The training to be provided requires no knowledge of any kind from the user. The user is simply required to select a number of web pages, from a list of pages discovered by the CRAWLER, and use their human judgement to separate these into pages that do or do not contain training course information. A pre-prepared script can then be executed to prepare the system and the database for the training process, using the above information.
The system has also been designed to allow for growth at ATM. If the areas of interest to the business were expanded, few changes would be required as follows:
New seed URLs for the CRAWLER
Re-training of the CLASSIFIER with web pages from the new domain Additional XML rules to manage the new areas of interest
Potential changes to the Fitness Test, depending on the extent of dissimilarities between the different domains.
6.2.3 I
MPLICATIONS/I
MPACT ON THEW
IDERI
NDUSTRYOrganisations are cautious when adopting new systems. This can be attributed to the significant change required by some off-the-shelf and most bespoke systems in the organisations‟ infrastructure and existing technologies. Considerable efforts have been made in this research to integrate the system developed with existing systems and work practices at ATM, without disrupting any of the processes already in place. This would also be the case for any other organisation; in fact the only part of the system that would need to be amended, for it to integrate with existing systems and work practices in other organisations, would be the server details where the database is stored, so the system can connect to it.
The wider industry would benefit from the implementation of the system in this research in ways similar to those of the industrial sponsor. Other training brokerages could use this system immediately without any changes required. Other organisations, which are interested in extracting information from the Web, whatever this information may be, would be able to use the system after few changes, as listed in section 6.2.2.
An advantage of the system in this research is that it is created from three separate components: CRAWLER, CLASSIFIER and EXTRACTOR, which can be treated as stand- alone applications if necessary, and as such could be helpful to an even larger number of organisations. For example, the CRAWLER can be used by anyone as long as the system is seeded with a few initial web pages from the domain of interest; similarly, the CLASSIFIER can be used by any industry as long as it is trained with a set of positive and negative examples from the domain of interest; the GP part of the system can be used for a variety of domains. Xhemali et al. (2010-a; 2010-c) proved that this is possible even for domains that are radically different from that of REs, such as Software Statements and Structures.

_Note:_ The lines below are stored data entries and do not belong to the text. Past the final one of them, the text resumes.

**src/hw/rtl/lrupr_pkg.sv**
```systemverilog
// Shared types and constants for the LRU page replacement block.
// Holds the item structs, controller command struct and register map.
// No dependencies.
`default_nettype none

package lrupr_pkg;

  localparam int MAX_SLOTS_DEF = 16;
  localparam int PAGE_BITS_DEF = 16;

  localparam int PAGE_FIELD_W = 16;
  localparam int SLOT_FIELD_W = 4;
  localparam int FAULT_W      = 16;
  localparam int FRAMES_W     = 5;

  localparam int PADDR_W = 3;
  localparam int PDATA_W = 32;

  localparam logic [PADDR_W-3:0] REG_FRAMES_IN_USE = '0;
  localparam logic [FRAMES_W-1:0] FRAMES_RESET     = 5'd4;
  localparam logic [FAULT_W-1:0]  FAULT_MAX        = '1;

  typedef struct packed {
    logic [PAGE_FIELD_W-1:0] page_number;
    logic                    restart;
    logic                    last_ref;
  } ref_item_t;

  typedef struct packed {
    logic                    hit;
    logic [SLOT_FIELD_W-1:0] frame_slot;
    logic                    evicted_valid;
    logic [PAGE_FIELD_W-1:0] evicted_page;
    logic [FAULT_W-1:0]      fault_total;
    logic                    run_done;
  } res_item_t;

  typedef struct packed {
    logic latch;   // input transfer: capture the reference
    logic decide;  // search frames and register the decision
    logic update;  // apply the decision and load the result register
  } cmd_t;

endpackage

`default_nettype wire

```
**src/hw/rtl/lrupr_ctrl.sv**
```systemverilog
// Controller for the LRU page replacement block: sequences search and update.
// Drives lrupr_pkg::cmd_t to the datapath and owns both handshakes.
`default_nettype none

module lrupr_ctrl (
  input  wire logic         clk,
  input  wire logic         rst,
  input  wire logic         ref_valid,
  output logic              ref_ready,
  output logic              res_valid,
  input  wire logic         res_ready,
  output lrupr_pkg::cmd_t   cmd
);

  localparam logic [1:0] ST_IDLE = 2'd0;
  localparam logic [1:0] ST_CMP  = 2'd1;
  localparam logic [1:0] ST_UPD  = 2'd2;

  logic [1:0] state;
  logic [1:0] state_next;
  logic       out_free;

  assign out_free   = !res_valid || res_ready;
  assign ref_ready  = (state == ST_IDLE) || ((state == ST_UPD) && out_free);
  assign cmd.latch  = ref_valid && ref_ready;
  assign cmd.decide = (state == ST_CMP);
  assign cmd.update = (state == ST_UPD) && out_free;

  always_comb begin
    state_next = state;
    unique case (state)
      ST_IDLE: begin
        if (cmd.latch) state_next = ST_CMP;
      end
      ST_CMP: begin
        state_next = ST_UPD;
      end
      ST_UPD: begin
        if (out_free) state_next = cmd.latch ? ST_CMP : ST_IDLE;
      end
      default: begin
        state_next = ST_IDLE;
      end
    endcase
  end

  always_ff @(posedge clk) begin
    if (rst) begin
      state     <= ST_IDLE;
      res_valid <= 1'b0;
    end else begin
      state <= state_next;
      if (cmd.update) res_valid <= 1'b1;
      else if (res_ready) res_valid <= 1'b0;
    end
  end

endmodule

`default_nettype wire

```
**config.mk**
```make
export PLATFORM = sky130hd
export DESIGN_NAME = lrupr_ctrl
export DESIGN_NICKNAME = d
export VERILOG_FILES = /design/src/hw/rtl/lrupr_pkg.sv /design/src/hw/rtl/lrupr_ctrl.sv
export SDC_FILE = /design/constraint.sdc
export NUM_CORES = 1
export LEC_CHECK = 0
export ABC_AREA = 1
export ABC_CLOCK_PERIOD_IN_PS = 800
export BUFFER_PORTS_ARGS = -buffer_cell sky130_fd_sc_hd__buf_2
export CELL_PAD_IN_SITES_DETAIL_PLACEMENT = 1
export CELL_PAD_IN_SITES_GLOBAL_PLACEMENT = 1
export CORE_AREA = 10 10 47 49
export CTS_BUF_LIST = sky130_fd_sc_hd__clkbuf_8
export CTS_CLUSTER_DIAMETER = 60
export DETAILED_ROUTE_END_ITERATION = 10
export DIE_AREA = 0 0 57 59
export PLACE_DENSITY = 0.48
export SLEW_MARGIN = 15
export SYNTH_ARGS = -nofsm -noshare
export SYNTH_HDL_FRONTEND = slang
export SYNTH_SLANG_ARGS = --single-unit
```
**constraint.sdc**
```tcl
create_clock -name clk -period 0.8 [get_ports clk]
set_input_delay 0.08 -clock clk [delete_from_list [all_inputs] [get_ports clk]]
set_output_delay 0.08 -clock clk [all_outputs]
set_load 0.02 [all_outputs]
```
==> flow_summary.yaml <==
floorplan:
  initial_core_util: 0.104
  num_rows: 14
  ios: 9
  die_area_mm2: 0.00336
  core_region_area_mm2: 0.00140
  die_h_um: 59
  chipWidth_um: 57
power_and_ir_drop:
  power_density_mw_per_mm2: 1930
  leakagePower_nw: 0.193
  peakVddDrop_uv: 882
layout:
  utilization: 0.275
  multi_input_area_um2: 96.3
  seq_area_um2: 66.3
  area_delta_synth_final_pct: 163
  n_fill_cell: 176
  layout.nets: 44
  drive_gt1_frac: 0.872
  final_area_um2: 385
  n_antenna_cell: 0
setup_path:
  crit_type: "reg -> out"
  cp_cell_sequence: "or2_4 -> nand2_4 -> nand2_4 -> inv_2 -> buf_6"
  r2r_end: "state[0]$_SDFFE_PP0P_"
  cpPeakStageDelay_ps: 340
  cp.buffers_inverters: 2
  start_kind: "register"
  endpoint_kind: "primary output"
  reg2regPathDepth: 5
  critPathSlowestCell: "dfxtp_2"
  reg2reg_slack_ps: -170
  path_common_cell: "nand2_4"
  cp_max_fo: 3
  reg2reg_from: "state[0]$_SDFFE_PP0P_"
  crit_required_ps: 720
  cp.arrival_ps: 1070
  cpLargestDelayFamily: "simple AND/OR/NAND/NOR gates"
cts:
  cts_buffers: 3
  clock_latency_ps: 210
  cts_tree: "done"
  clkTransAtPathRegs_ps: 30
  clockBufferDepth: 2
  cts_hold_buf: 0
  root_buffer: "clkbuf_8"
  cts.sinks: 3
  h-tree-depth: 1
place:
  dpl_cell_area_um2: 245
  dp_slack_ps: -177
  gp_congestion: 0.627
  io_buffer_count: 8
route:
  wl_met1_um: 189
  wl_met3_um: 15
  drtIter0Drc: 1
  postRouteAntennaNets: 0
  drc: 0
  route.detailed.wl_per_inst_um: 9.75
  top_layer: "met3"
  vias: 186
  dr_wl_met2_um: 331
  wl_um: 536
  via_per_inst: 3.38
  drtPass1Iterations: 2
synth:
  synth_fp_nets: 24
  syn-cell-area_um2: 146
  ys_seq_elements: 3
  yosysWarnings: 0
  syn_avg_cell_area_um2: 7.32
  ys_types: 9
  syn_inst: 20
  yosysSeqAreaShare: 0.410
sta:
  max-slew-margin-rel: 0.916
  fin_ws_ps: -353
  rsz0062_at_grt: "yes"
  finalCritPeriodShare: 1.44
  max_freq_ghz: 0.867
  hold_violations: 0
  skew_ps: 0.138
  min_period_ps: 1150
  finalSetupViolations: 8
  slew_violations: 0
  worstMarginPinSlew_ps: 127
run_status:
  outcome: "finished with violations"
  violations: "negative setup slack"
min_path:
  min_path_cells: 2
  min_path_type: "in -> reg"
  hold_start: "rst"
  hold_path_end: "state[0]$_SDFFE_PP0P_"
global_route:
  grt.overflow.total: 0
  grt_antenna_before_repair: 0
  grt_start_max_net_pins: 4
  grtUsageTotal: 0.0383
  first_global_vias: 228
  grt_pass1_wl_um: 966
flow_run:
  drv_cap: 0
==> timing repair <==
item | CTS | global route
pin swaps | 4 | 4
endpoints found under the setup margin | 8 | 8
setup buffers | 4 | 3
gates resized for setup | 18 | 5
==> Yosys cell counts, drive strengths merged <==
| library cell | number | area, µm² |
|---|---|---|
| buf | 1 | 7.51 |
| a21oi | 2 | 10.0 |
| nand2 | 5 | 26.3 |
| or2 | 1 | 6.26 |
| nor2 | 2 | 12.5 |
| nand3 | 1 | 5.00 |
| inv | 5 | 18.8 |
| dfxtp | 3 | 60.1 |
==> logic make-up after synthesis <==
family,Yosys count,share of synthesized area
simple gates,9,0.342
buf+inv,6,0.180
compound gates,2,0.0684
flops,3,0.410
==> layout make-up <==
type,instances,share of cell area
timing repair buffer,16,0.360
multi-input combinational,11,0.250
sequential,3,0.172
clock buffer,3,0.107
tap,16,0.0519
inverter,5,0.0487
clock inverter,1,0.00974
==> power breakdown <==
part | internal, mW | switching [mW]
logic | 0.0822 | 0.0706
registers | 0.157 | 0.00863
clock network | 0.327 | 0.0993
total | 0.566 | 0.179
==> stage by stage <==
step	cells	setup TNS, ps	total power [mW]	hold slack, ps
floorplan	20	-93.4	0.226	139
global placement	47	-494	0.261	276
detailed placement	47	-521	0.262	282
CTS	54	-1510	0.754	51.5
global route	55	-1960	0.779	56.9
finish	55	-1590	0.745	56.2
==> worst register-to-register path, stage by stage, from the launching register on <==
cell     delay, ps
dfxtp_2        340
or2_4          240
nand2_4         80
nand2_4         50
buf_4          120
nor2_2          80
==> routing by layer <==
layer | global-route usage | vias to the layer above
met5 | 0 | -
met2 | 0.0667 | 3
met1 | 0.0330 | 89
li1 | - | 94
met4 | 0.0403 | 0
met3 | 0.0129 | 0
==> state kept, by name (all words and copies together) (netlist names) <==
| register | cells |
|---|---|
| res_valid | 1 |
| state | 2 |
==> worst max path at each step <==
| stage | endpoint | from | depth (start not counted) | slack, ps |
|---|---|---|---|---|
| floorplan | cmd[2] | state[1]$_SDFFE_PP0P_ | 6 | -70 |
| global placement | cmd[2] | state[1]$_SDFFE_PP0P_ | 7 | -170 |
| detailed placement | cmd[2] | state[1]$_SDFFE_PP0P_ | 7 | -180 |
| CTS | cmd[2] | state[0]$_SDFFE_PP0P_ | 5 | -350 |
| global route | cmd[2] | state[1]$_SDFFE_PP0P_ | 7 | -400 |
| finish | cmd[2] | state[0]$_SDFFE_PP0P_ | 5 | -350 |
==> cell usage in the layout (no fill, tap or decap) <==
cell and count:
dfxtp_4 1, dfxtp_2 2, nand2_2 1, buf_2 3, a21oi_1 1, clkbuf_8 3
nor2_2 1, buf_6 7, nand3_1 1, nand2_4 4, inv_2 3, buf_4 6
or2_4 1, inv_1 3, a21oi_2 1, nor2_4 1
(Power assumes the default switching activity.)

An initial market research study conducted by ATM, with assistance from Atos Origin Ltd., has indicated that there is great demand for systems like the one developed in this research. This is because, people and organisations will always require information, thus there will always be need for tools to assist them to efficiently and effectively locate relevant sources of knowledge. The ability to take this further, and extract specific pieces of information into a database, makes this project even more appealing to the wider industry.